Metrics — what FLTest measures

Every run produces a RunResult with per-round history and a final dict (last round). These metrics are what differential and metamorphic tests read.

Always measured (every backend, every round)

Computed by evaluating the global model on the central test set after each round:

Metric Meaning
accuracy top-1 accuracy of the global model on the test subset
loss mean cross-entropy loss on the test subset
gm_weight_sum sum of all global-model parameters — a cheap fingerprint to spot divergence/NaNs

The test subset size is max_test_data_size. These three appear in final for every run.

Produced by plugins (when configured)

Metric Produced by Meaning
attack_success_rate backdoor attack fraction of a triggered test set predicted as the target label (excludes samples already of the target)
reconstruction_mse dlg attack pixel MSE between the reconstructed and true victim image (lower = better reconstruction = worse privacy)
reconstruction_psnr dlg attack peak signal-to-noise ratio of the reconstruction (higher = better reconstruction)
label_recovery dlg attack fraction of victim labels correctly recovered
per_client_acc_mean / per_client_acc_min per_client listener personalized accuracy of the final global model on each client's own data — min exposes representation disparity (project Pitfall-3)

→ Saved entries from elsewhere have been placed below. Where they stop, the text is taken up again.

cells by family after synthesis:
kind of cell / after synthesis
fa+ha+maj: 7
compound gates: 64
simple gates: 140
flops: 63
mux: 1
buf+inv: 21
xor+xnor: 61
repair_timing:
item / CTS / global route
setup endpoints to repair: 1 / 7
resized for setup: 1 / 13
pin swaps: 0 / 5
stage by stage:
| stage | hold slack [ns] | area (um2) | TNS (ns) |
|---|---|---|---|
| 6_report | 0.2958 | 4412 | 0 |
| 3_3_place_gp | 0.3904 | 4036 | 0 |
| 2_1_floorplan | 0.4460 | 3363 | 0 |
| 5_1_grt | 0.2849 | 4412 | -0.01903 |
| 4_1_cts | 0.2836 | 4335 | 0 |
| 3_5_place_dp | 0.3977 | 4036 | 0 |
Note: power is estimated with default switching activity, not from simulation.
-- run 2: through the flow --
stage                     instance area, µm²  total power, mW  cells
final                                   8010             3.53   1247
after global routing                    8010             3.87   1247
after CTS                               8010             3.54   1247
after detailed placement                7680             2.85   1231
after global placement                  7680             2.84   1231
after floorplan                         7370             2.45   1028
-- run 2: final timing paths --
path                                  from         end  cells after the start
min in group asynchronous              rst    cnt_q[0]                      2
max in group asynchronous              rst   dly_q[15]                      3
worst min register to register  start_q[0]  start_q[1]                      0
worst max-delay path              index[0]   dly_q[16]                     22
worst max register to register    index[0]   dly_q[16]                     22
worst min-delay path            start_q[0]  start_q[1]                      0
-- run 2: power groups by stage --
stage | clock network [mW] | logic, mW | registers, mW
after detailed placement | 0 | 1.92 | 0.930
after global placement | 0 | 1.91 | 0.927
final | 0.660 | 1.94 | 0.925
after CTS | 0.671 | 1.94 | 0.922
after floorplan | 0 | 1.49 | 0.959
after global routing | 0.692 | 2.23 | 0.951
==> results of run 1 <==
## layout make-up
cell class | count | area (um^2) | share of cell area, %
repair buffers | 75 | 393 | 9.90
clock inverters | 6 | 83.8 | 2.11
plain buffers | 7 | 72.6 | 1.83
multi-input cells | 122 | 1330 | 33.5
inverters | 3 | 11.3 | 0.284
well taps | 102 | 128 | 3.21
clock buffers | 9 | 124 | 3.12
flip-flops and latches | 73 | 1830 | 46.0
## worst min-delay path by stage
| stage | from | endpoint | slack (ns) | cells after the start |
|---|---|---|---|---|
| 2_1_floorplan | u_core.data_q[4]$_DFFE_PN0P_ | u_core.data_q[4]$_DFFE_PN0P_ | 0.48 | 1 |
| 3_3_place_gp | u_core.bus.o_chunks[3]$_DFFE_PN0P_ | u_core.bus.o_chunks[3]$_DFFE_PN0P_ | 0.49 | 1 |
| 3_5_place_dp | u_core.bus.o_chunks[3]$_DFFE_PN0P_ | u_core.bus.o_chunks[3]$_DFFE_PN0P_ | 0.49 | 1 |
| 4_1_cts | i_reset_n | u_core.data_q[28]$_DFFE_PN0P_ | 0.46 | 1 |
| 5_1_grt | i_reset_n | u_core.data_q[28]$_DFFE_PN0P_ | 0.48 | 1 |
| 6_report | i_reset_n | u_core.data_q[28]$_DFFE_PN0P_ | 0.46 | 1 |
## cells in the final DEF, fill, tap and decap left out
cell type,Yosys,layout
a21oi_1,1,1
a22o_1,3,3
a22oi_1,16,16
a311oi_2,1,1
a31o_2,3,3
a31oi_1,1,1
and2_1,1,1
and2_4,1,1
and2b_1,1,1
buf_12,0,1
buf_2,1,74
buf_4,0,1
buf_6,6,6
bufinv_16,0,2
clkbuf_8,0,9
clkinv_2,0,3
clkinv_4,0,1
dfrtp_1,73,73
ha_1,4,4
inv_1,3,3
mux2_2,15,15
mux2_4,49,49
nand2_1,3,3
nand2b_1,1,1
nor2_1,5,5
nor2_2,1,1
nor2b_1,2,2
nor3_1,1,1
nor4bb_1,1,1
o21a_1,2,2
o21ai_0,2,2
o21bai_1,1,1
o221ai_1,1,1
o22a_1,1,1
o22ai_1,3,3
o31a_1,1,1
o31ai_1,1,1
File: config.mk
export PLATFORM = sky130hd
export DESIGN_NAME = audio_mux_mc
export DESIGN_NICKNAME = d
export VERILOG_FILES = /design/src/rtl/audio_mux_mc.sv
export SDC_FILE = /design/constraint.sdc
export NUM_CORES = 1
export LEC_CHECK = 0
export CAP_MARGIN = 20
export CORE_MARGIN = 2
export CORE_UTILIZATION = 50
export DETAILED_ROUTE_END_ITERATION = 10
export GPL_TIMING_DRIVEN = 0
export PLACE_DENSITY = 0.85
export SYNTH_ARGS = -nofsm -noshare
export SYNTH_HDL_FRONTEND = slang
export SYNTH_SLANG_ARGS = --single-unit
File: constraint.sdc
create_clock -name clk -period 4.3 [get_ports clk]
set_input_delay 0.86 -clock clk [delete_from_list [all_inputs] [get_ports clk]]
set_output_delay 0.86 -clock clk [all_outputs]
set_load 0.02 [all_outputs]
File: src/rtl/audio_mux_mc.sv
// ---------------------------------------------------------------------------
// audio_mux_mc
//   Multi-channel audio read mux with a trigger generator for the synth.
//   The host (HPS/JACK reader) reads NUM_CH sound FIFO outputs through a
//   32-bit Avalon-MM-style slave. The synth trigger comes either from the
//   synchronised I2S lrck (buffersize 0) or from a FILL burst of exactly
//   `buffersize` triggers after each JACK read cycle.
//
//   Optional feature macro: AUDIO_MUX_IRQ_EN adds the irq output. irq is set
//   on DONE entry or on an overrun, and cleared by writing 1 to STATUS bit2.
//
// Ports:
//   clk, reset      system clock, asynchronous active-high reset
//   address[3:0]    register word address
//   read, write     slave strobes
//   datain[31:0]    write data
//   dataout[31:0]   registered read data (1-cycle latency, holds when idle)
//   sound_fifo      NUM_CH samples, channel c at [c*AUD_BIT_DEPTH +: AUD_BIT_DEPTH]
//   ch_read         per-channel FIFO pop (combinational)
//   xxxx_top        synth voice-loop top strobe
//   lrck            asynchronous I2S word clock
//   run             synth busy, blocks triggers
//   trig            sample trigger to the synth
//   i2s_enable      high while the active buffersize is 0
//   sample_ready    high when not filling
//   irq             interrupt (AUDIO_MUX_IRQ_EN only)
//
// Register map: 0..NUM_CH-1 samples, 8 CTRL, 9 BUFSIZE, 10 STATUS, 11 COUNT.
// ---------------------------------------------------------------------------
module audio_mux_mc #(
   parameter int NUM_CH        = 2,
   parameter int AUD_BIT_DEPTH = 24,
   parameter int FIFO_WIDTH    = 6,
   parameter int SYNC_STAGES   = 2
) (
   input  logic                              clk,
   input  logic                              reset,
   input  logic [3:0]                        address,
   input  logic                              read,
   input  logic                              write,
   input  logic [31:0]                       datain,
   input  logic [NUM_CH*AUD_BIT_DEPTH-1:0]   sound_fifo,
   input  logic                              xxxx_top,
   input  logic                              lrck,
   input  logic                              run,
   output logic [31:0]                       dataout,
   output logic [NUM_CH-1:0]                 ch_read,
   output logic                              trig,
   output logic                              i2s_enable,
   output logic                              sample_ready
`ifdef AUDIO_MUX_IRQ_EN
   ,output logic                             irq
`endif
);

   localparam int BW = FIFO_WIDTH + 1;

   localparam logic [3:0] ADDR_CTRL    = 4'd8;
   localparam logic [3:0] ADDR_BUFSIZE = 4'd9;
   localparam logic [3:0] ADDR_STATUS  = 4'd10;
   localparam logic [3:0] ADDR_COUNT   = 4'd11;

   typedef enum logic [1:0] {
      ST_IDLE = 2'd0,
      ST_FILL = 2'd1,
      ST_DONE = 2'd2
   } state_t;

   state_t              state_q, state_d;
   logic [BW-1:0]       counter_q, counter_d;
   logic [BW-1:0]       act_bs_q, act_bs_d;
   logic [BW-1:0]       pend_bs_q, pend_bs_d;
   logic                jack_act_q, jack_act_d;
   logic                act_dly_q, act_dly_d;
   logic                run_trig_q, run_trig_d;
   logic                overrun_q, overrun_d;
   logic                underrun_q, underrun_d;
   logic [15:0]         cycle_count_q, cycle_count_d;
   logic [SYNC_STAGES-1:0] lrck_sync_q, lrck_sync_d;
   logic [31:0]         dataout_q, dataout_d;

   logic                wr_ctrl, wr_bufsize, wr_status;
   logic                soft_restart, cyc_end;
   logic                overrun_set, underrun_set;
   logic [BW-1:0]       counter_inc;
   logic [BW-1:0]       wr_bs_val;
   logic                irq_bit;
   logic [31:0]         ch_word [NUM_CH];
   logic                unused_ok;

   // Only the low bits of datain carry register fields.
   assign unused_ok = &{1'b0, datain};

   assign wr_ctrl      = write && (address == ADDR_CTRL);
   assign wr_bufsize   = write && (address == ADDR_BUFSIZE);
   assign wr_status    = write && (address == ADDR_STATUS);
   assign soft_restart = wr_ctrl && datain[1];
   assign wr_bs_val    = datain[BW-1:0];
   assign counter_inc  = counter_q + BW'(1);

   // End of a JACK read cycle: registered falling edge of jack_read_act.
   assign cyc_end = act_dly_q && !jack_act_q;

   // Per-channel sample words, left-justified with zero padding below.
   genvar gi;
   generate
      for (gi = 0; gi < NUM_CH; gi++) begin : g_ch
         assign ch_read[gi] = read && (address == 4'(gi));
         assign ch_word[gi] = 32'(sound_fifo[gi*AUD_BIT_DEPTH +: AUD_BIT_DEPTH])
                              << (32 - AUD_BIT_DEPTH);
      end
   endgenerate

   // A host pop while the buffer being filled is still empty.
   assign underrun_set = (|ch_read) && (state_q == ST_FILL) && (counter_q == '0);

   // ------------------------------------------------------------------
   // FSM next state, counters and buffersize shadowing
   // ------------------------------------------------------------------
   always_comb begin
      state_d       = state_q;
      counter_d     = counter_q;
      act_bs_d      = act_bs_q;
      cycle_count_d = cycle_count_q;
      run_trig_d    = 1'b0;
      overrun_set   = 1'b0;
      pend_bs_d     = wr_bufsize ? wr_bs_val : pend_bs_q;
      jack_act_d    = wr_ctrl ? datain[0] : jack_act_q;
      act_dly_d     = jack_act_q;
      lrck_sync_d   = {lrck_sync_q[SYNC_STAGES-2:0], lrck};

      case (state_q)
         ST_IDLE: begin
            if (cyc_end && (pend_bs_q != '0)) begin
               state_d       = ST_FILL;
               act_bs_d      = pend_bs_q;
               counter_d     = '0;
               cycle_count_d = cycle_count_q + 16'd1;
            end else if (wr_bufsize && ((act_bs_q == '0) || (wr_bs_val == '0))) begin
               // Mode changes to/from I2S take effect without a JACK cycle.
               act_bs_d = wr_bs_val;
            end
         end
         ST_FILL: begin
            if (cyc_end) begin
               // New JACK cycle before the burst finished: restart it.
               overrun_set   = 1'b1;
               counter_d     = '0;
               act_bs_d      = pend_bs_q;
               cycle_count_d = cycle_count_q + 16'd1;
               if (pend_bs_q == '0) begin
                  state_d = ST_IDLE;
               end
            end else begin
               if (run_trig_q) begin
                  counter_d = counter_inc;
                  if (counter_inc == act_bs_q) begin
                     state_d = ST_DONE;
                  end
               end
               // Suppress a strobe that coincides with the final count.
               if (xxxx_top && !run && !(run_trig_q && (counter_inc == act_bs_q))) begin
                  run_trig_d = 1'b1;
               end
            end
         end
         ST_DONE: begin
            state_d  = ST_IDLE;
            act_bs_d = pend_bs_q;
         end
         default: begin
            state_d = ST_IDLE;
         end
      endcase

      if (soft_restart) begin
         state_d       = ST_IDLE;
         counter_d     = '0;
         run_trig_d    = 1'b0;
         overrun_set   = 1'b0;
         act_bs_d      = act_bs_q;
         cycle_count_d = cycle_count_q;
      end
   end

   // Sticky status flags: a set event beats a simultaneous clear.
   always_comb begin
      overrun_d  = (overrun_q  && !(wr_status && datain[0])) || overrun_set;
      underrun_d = (underrun_q && !(wr_status && datain[1])) || underrun_set;
   end

`ifdef AUDIO_MUX_IRQ_EN
   logic irq_q, irq_d;
   logic done_entry;

   assign done_entry = (state_q == ST_FILL) && (state_d == ST_DONE);

   always_comb begin
      irq_d = (irq_q && !(wr_status && datain[2])) || done_entry || overrun_set;
   end

   always_ff @(posedge clk or posedge reset) begin
      if (reset) begin
         irq_q <= 1'b0;
      end else begin
         irq_q <= irq_d;
      end
   end

   assign irq     = irq_q;
   assign irq_bit = irq_q;
`else
   assign irq_bit = 1'b0;
`endif

   // ------------------------------------------------------------------
   // Read data mux (registered, holds while read is low)
   // ------------------------------------------------------------------
   always_comb begin
      dataout_d = dataout_q;
      if (read) begin
         dataout_d = 32'd0;
         for (int c = 0; c < NUM_CH; c++) begin
            if (address == 4'(c)) begin
               dataout_d = ch_word[c];
            end
         end
         case (address)
            ADDR_CTRL:    dataout_d = {31'd0, jack_act_q};
            ADDR_BUFSIZE: dataout_d = 32'(pend_bs_q);
            ADDR_STATUS:  dataout_d = {cycle_count_q, 6'd0, state_q, 5'd0,
                                       irq_bit, underrun_q, overrun_q};
            ADDR_COUNT:   dataout_d = 32'(counter_q);
            default:      ;
         endcase
      end
   end

   always_ff @(posedge clk or posedge reset) begin
      if (reset) begin
         state_q       <= ST_IDLE;
         counter_q     <= '0;
         act_bs_q      <= '0;
         pend_bs_q     <= '0;
         jack_act_q    <= 1'b0;
         act_dly_q     <= 1'b0;
         run_trig_q    <= 1'b0;
         overrun_q     <= 1'b0;
         underrun_q    <= 1'b0;
         cycle_count_q <= 16'd0;
         lrck_sync_q   <= '0;
         dataout_q     <= 32'd0;
      end else begin
         state_q       <= state_d;
         counter_q     <= counter_d;
         act_bs_q      <= act_bs_d;
         pend_bs_q     <= pend_bs_d;
         jack_act_q    <= jack_act_d;
         act_dly_q     <= act_dly_d;
         run_trig_q    <= run_trig_d;
         overrun_q     <= overrun_d;
         underrun_q    <= underrun_d;
         cycle_count_q <= cycle_count_d;
         lrck_sync_q   <= lrck_sync_d;
         dataout_q     <= dataout_d;
      end
   end

   // trig is built only from flops so an asynchronous reset clears it at once.
   assign trig         = (act_bs_q == '0) ? lrck_sync_q[SYNC_STAGES-1] : run_trig_q;
   assign i2s_enable   = (act_bs_q == '0);
   assign sample_ready = (state_q != ST_FILL);
   assign dataout      = dataout_q;

endmodule

### Word level (Yosys, flattened, before mapping)

Cells that the tools add are included.

| word-level totals | value |
|---|---|
| bits in registers | 78 |
| input bits | 91 |
| output and inout port bits | 37 |
| logic and storage cells | 102 |

| cells by class | value |
|---|---|
| add/sub/neg operators | 2 |
| equal/unequal tests | 16 |
| multiplexer cells | 30 |
| bitwise logic cells | 1 |
| reduce and logical (&&, ||, !) cells | 41 |

Operators with widths:

| kind | count |
|---|---|
| 32-bit case mux with 4 select lines | 1 |
| 32-bit 2-to-1 mux | 2 |
| 7-bit 2-to-1 mux | 7 |
| 16-bit 2-to-1 mux | 2 |
| 16-bit case mux with 2 select lines | 1 |
| 7-bit logical NOT | 4 |
| 7-bit case mux with 3 select lines | 1 |
| 1-bit logical AND | 18 |
| 16-bit by 1-bit adder with 16-bit output, second input constant | 1 |
| 4-bit == test, second input constant | 4 |
| 7-bit case mux with 2 select lines | 1 |
| 2-bit 2-to-1 mux | 6 |
| 4-bit AND reduction | 3 |
| 1-bit 2-to-1 mux | 8 |
| 4-bit by 3-bit != test with 1-bit output, second input constant | 2 |
| 7-bit by 1-bit adder with 7-bit output, second input constant | 1 |
| 7-bit == test | 1 |
| 7-bit nonzero test | 1 |
| 3-bit != test, second input constant | 2 |
| 3-bit nonzero test | 2 |
| 1-bit logical NOT | 5 |
| 4-bit by 1-bit == test with 1-bit output, second input constant | 1 |
| 4-bit logical NOT | 1 |
| 2-bit != test, second input constant | 2 |
| other kinds (11) | 13 |

### Logic depth before layout (Yosys ltp)

Gate-level depths: netlist of run 1.

| logic depth | value |
|---|---|
| word-level depth | 9 |
| gate-level depth with buffers | 7 |
| depth with buffers taken out | 7 |

### Worst setup path before layout of run 1

OpenSTA, ideal clock, no wires.

| path | value |
|---|---|
| path kind | input-to-output |
| start point | input port address[3] |
| end point | output port ch_read[0] |
| arrival | 2.058 ns |
| required time | 3.440 ns |
| slack | 1.382 ns |
| stages on the path | 4 |
| path buffers | 1 |
| path through | nor3_1 > clkbuf_1 > nand2_1 > nor2_1 |

| between the ends | value |
|---|---|
| cells in the longest elaborated chain, start to end | 2 |

RTL lines:

| what | line | source |
|---|---|---|
| start, declared | 38 | `input logic [3:0] address,` |
| 4-bit logical NOT | 108 | `assign ch_read[gi] = read && (address == 4'(gi));` |
| 1-bit logical AND | 108 |  |
| end, declared | 47 | `output logic [NUM_CH-1:0] ch_read,` |

Every way passes these cells.

### Worst setup path in the final report of run 1

| path | value |
|---|---|
| start point | input port address[1] |
| end point | output port ch_read[0] |

The elaborated chain is that of the path after synthesis.

==> results.cfg, run 1 <==
[timing]
period_share_pct = 94.5
setup_viol = 0
fin_skew_ns = 0.00843
worstMarginPinSlew_ns = 0.761
rsz0062_at_grt = false
finalHoldViolCount = 0
worst_slack_ns = 0.237
period_needed_ns = 4.06
timing.slew.headroom_pct = 48.8
max_freq_mhz = 246
drv_slew = 0

[critical_path]
crit_type = input pin to primary output
cp-end-kind = primary output
crit_arrival_ns = 3.20
crit_path_start_kind = input pin
crit_fanout = 10
worstPathRequired_ns = 3.44

[final_layout]
antenna_cells = 0
layout_commonest_cell = clkdlybuf4s50_1
final_cell_mix = clkdlybuf4s50_1 (100), dfrtp_1 (77), mux2_2 (48)
drive_above_1_share_pct = 16.2
finalNetCount = 609
layout.cells.non_filler = 622
area_delta_synth_final_pct = 33.3
nFillCells = 625

[drt]
vias = 3623
vias_per_cell = 5.82
drc = 0
wl_per_cell_microns = 17.4
wirelength_mm = 10.8
drt_iter0_drc = 215
drtAntennaViolNets = 0
dr.pass1.iters = 5

[worst_hold_path]
hp-class = register to register

[clocking]
path_clk_slew_ns = 0.07
clock_sinks = 77
ctsHtreeMaxLevel = 3
cts_root_buf = clkbuf_8
cts_max_path_buffers = 2
worstSkewPairLatency_ns = 0.35
cts_made_buffers = 9
cts_tree = yes

[job]
drv_cap = 0

[floorplanning]
io-pin-count = 128
dieArea_sq_um = 9150
die_h_microns = 95.7
num_rows = 33
initial_utilization_pct = 51.4
core_sq_um = 8180
dieWidth_microns = 95.7

[synthesis]
synth_top_area_share_pct = 45.9
synth_top_cell_by_area = dfrtp_1
synth_nets = 497
synth.distinct_cells = 54
synthFlopType = dfrtp_1
ys_top_cells_by_area = dfrtp_1 (46%), mux2_2 (13%), o21ai_0 (4.4%)
synth_area_sq_um = 4200
synth_edf_count = 0
netlist_instances = 400
synth_seq_cells = 77
yosys_warnings = 0
async_reset_ff_share_pct = 100
yosysSeqAreaShare_pct = 45.9
syn_avg_cell_area_sq_um = 10.5

[grt]
grt_max_degree = 47
overflow = 0
track_usage_pct = 24.7
grt_pass1_vias = 3569
antenna_found_initial = 0
grt_pass1_wl_mm = 17.3

[place]
dp_slack_ns = -0.163
dp_hpwl_mm = 8.20
placed_cells = 606
numPortBuffers = 100
routabilityCongestion = 0.845

[run_status]
status = complete, no violations

[pwr]
cellLeakagePower_uw = 0.00229
p_per_area_nw_per_um2 = 388
ir_drop_uv = 228
power_uw = 2170
synth_stat cells (all sizes together) (4+ instances only):
cell    count
xor2        5
nand2      19
xnor2      19
dfrtp      77
nand3      19
and3        9
mux2i       6
o22ai       6
clkbuf     15
nor4        4
mux2       48
inv        40
nand4       7
a32oi      18
buf         5
nor2        9
nor2b       4
o21ai      37
nand2b      5
nor3        6
ha          6
worst max-delay path, stage by stage:
cell and delay, ns:
clkdlybuf4s50_1 0.59, nor3_4 0.41, clkbuf_1 0.43, nand2_1 0.17, nor2_1 0.13, clkdlybuf4s50_1 0.61
metrics by stage:
step	cell area, sq um	hold slack, ns	utilization, %	TNS (ns)
2_1_floorplan	4200	0.331	-	0
3_3_place_gp	5330	0.332	65.2	-0.203
3_5_place_dp	5360	0.336	65.6	-0.254
4_1_cts	5590	0.352	68.4	0
5_1_grt	5600	0.360	68.5	0
6_report	5600	0.350	68.5	0
path summary, 6_finish.rpt:
path                                     startpoint                             to  slack, ns  cells after the start
setup reg to reg             state_q[0]$_DFFE_PP0P_  cycle_count_q[15]$_DFFE_PP0P_       2.04                      6
hold reg to reg            lrck_sync_q[0]$_DFF_PP0_       lrck_sync_q[1]$_DFF_PP0_       0.35                      0
hold / removal             lrck_sync_q[0]$_DFF_PP0_       lrck_sync_q[1]$_DFF_PP0_       0.35                      0
setup / recovery                         address[1]                     ch_read[0]       0.24                      6
min in group asynchronous                     reset       counter_q[2]$_DFFE_PP0P_       0.86                      2
max in group asynchronous                     reset  cycle_count_q[10]$_DFFE_PP0P_       2.89                      3
power by group:
group          total, uW  switching (uW)  leakage (uW)  internal (uW)
Combinational        623             296       0.00116            327
Sequential           939             111       0.00102            828
Clock                608             267      0.000112            341
flip-flops by register name, summed over array words and instances (netlist names), 2 cells and up:
signal / count
act_bs_q: 7
counter_q: 7
cycle_count_q: 16
dataout: 31
lrck_sync_q: 2
pend_bs_q: 7
state_q: 2
cell families (layout without fill, tap and decap cells):
group	after synthesis	after routing	share of synthesized area, %
AO/OA/AOI/OAI	81	81	13.7
XOR/XNOR	24	24	5.00
flip-flops	77	77	45.9
buffers and inverters	60	177	5.87
AND/OR/NAND/NOR	96	96	12.9
multiplexers	55	55	14.8
adder cells (fa/ha/maj)	6	6	1.79
other	1	1	0.0893
metal layers:
layer / wire, microns / global-route usage (%) / part of all wire (%) / vias to the layer above
met4: 334 / 11.0 / 3.1 / 0
met2: 5210 / 39.8 / 48 / 163
li1: - / - / - / 1656
met3: 737 / 4.35 / 6.8 / 30
met1: 4550 / 32.8 / 42 / 1774
met5: 0 / 0 / 0 / -
area by class of cell:
type	count	area (sq um)	area share (%)
Tap cell	105	131	2.35
Sequential cell	77	1930	34.4
Clock buffer	10	138	2.46
Multi-Input combinational cell	263	2040	36.4
Timing Repair Buffer	101	1030	18.4
Buffer	20	96.3	1.72
Clock inverter	6	86.3	1.54
Inverter	40	153	2.73
what timing repair did:
action,4_1_cts,5_1_grt
gates resized for setup,1,1
gates cloned,0,0
buffers inserted,0,0
pin swaps,0,0
hold buffers,0,0
endpoints found under the setup margin,2,1
Note: power is estimated with default switching activity, not from simulation.
==> run 2: changes to the inputs <==
- DONT_BUFFER_PORTS: unset -> 1
- PLACE_DENSITY: 0.85 -> unset
==> run 2 against run 1 <==
Effect of this change:
- global-route usage shrank 3.0 points
- final cell count down 16%
- count of clock-buffer cells in the layout increased by 1
- clock power rose by 15%
- worst hold slack worse by 0.0035 ns
- first-iteration DRC count fell by 28%
- die area is the same
- wire length shrank 8.0%
- largest cell class unchanged
- largest power group unchanged
==> results.cfg, run 2 (synthesis results as in run 1) <==
[timing]
max_freq_mhz = 282
setup_viol = 0
worstMarginPinSlew_ns = 1.08
timing.slew.headroom_pct = 27.5
drv_slew = 0
finalHoldViolCount = 0
period_needed_ns = 3.54
rsz0062_at_grt = false
period_share_pct = 82.4
worst_slack_ns = 0.759
fin_skew_ns = 0.0120
tns_ns = 0

[clocking]
path_clk_slew_ns = 0.09
cts_setup_buffers = 0
cts_max_path_buffers = 2
clock_sinks = 77
ctsHoldBuffers = 0
ctsHtreeMaxLevel = 3
cts_made_buffers = 9
worstSkewPairLatency_ns = 0.35
cts_tree = yes
ctsResizeCount = 0
cts_root_buf = clkbuf_8

[pwr]
ir_drop_uv = 248
swShare_pct = 30.8
power_switching_uw = 664
cellLeakagePower_uw = 0.00193
seq_power_share_pct = 44.8
pwr-share-comb_pct = 22.8
intPower_uw = 1490
power_uw = 2150
p_per_area_nw_per_um2 = 466
p_clk_share_pct = 32.5

[critical_path]
crit_fanout = 10
crit_path_start_kind = input pin
crit_type = input pin to primary output
worstReg2RegStart = state_q[1]$_DFFE_PP0P_
worstPathRequired_ns = 3.44
cp-end-kind = primary output
r2r_end = cycle_count_q[6]$_DFFE_PP0P_
r2r_cells = 7
crit_arrival_ns = 2.68
reg2reg_slack_ns = 2.04

[drt]
drtAntennaViolNets = 0
vias = 3063
drt_iter0_drc = 154
wl_per_cell_microns = 19.1
wirelength_mm = 9.97
drc = 0
dr.pass1.iters = 4
vias_per_cell = 5.87

[final_layout]
finalNetCount = 509
area_delta_synth_final_pct = 9.98
layout.cells.non_filler = 522
drive_above_1_share_pct = 19.9
largest_reg_flops = 31
final_cell_mix = dfrtp_1 (77), mux2_2 (48), inv_1 (39)
stdcell_area_sq_um = 4620
layout_commonest_cell = dfrtp_1
antenna_cells = 0

[floorplanning]
initial_utilization_pct = 51.4
io-pin-count = 128
die_h_microns = 95.7
dieWidth_microns = 95.7
num_rows = 33
dieArea_sq_um = 9150
core_sq_um = 8180

[grt]
met2_usage_pct = 30.3
top_usage_layer = met1
overflow = 0
grt_pass1_vias = 2843
grtUsageMet3_pct = 5.61
grt_pass1_wl_mm = 14.8
grt_max_degree = 52
grt_use_met1_pct = 33.0
antenna_found_initial = 0
track_usage_pct = 21.8

[place]
dp_hpwl_mm = 7.39
placed_cells = 506
numPortBuffers = 0
dp_slack_ns = 0.793
routabilityCongestion = 0.854
placed_area_sq_um = 4360

[run_status]
status = complete, no violations

[job]
drv_cap = 0

[worst_hold_path]
hp-class = input pin to async pin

Add per_client to metrics: to enable personalized evaluation. Attack metrics appear automatically when the relevant attack is configured.

Where metrics live

  • result.history[round] — dict of metrics for that round.
  • result.final — metrics from the last round (what tests assert on).
  • result.extras — non-scalar detail (e.g. the DLG reconstruction summary).
  • JSON report under reports/ contains all of the above.

Which metric do the tests use?

Both testers operate on a single scalar metric from final, chosen by the config:

  • Differential (testing.differential.metric, default accuracy): compares that metric across frameworks. See Differential testing.
  • Metamorphic (per-relation metric, default accuracy): tracks that metric as one input parameter is swept. See Metamorphic testing.

You can point either at any metric in final — e.g. set a metamorphic relation's metric: attack_success_rate to assert that ASR is non-decreasing as attack strength rises, or metric: reconstruction_mse to assert it rises as DP noise increases.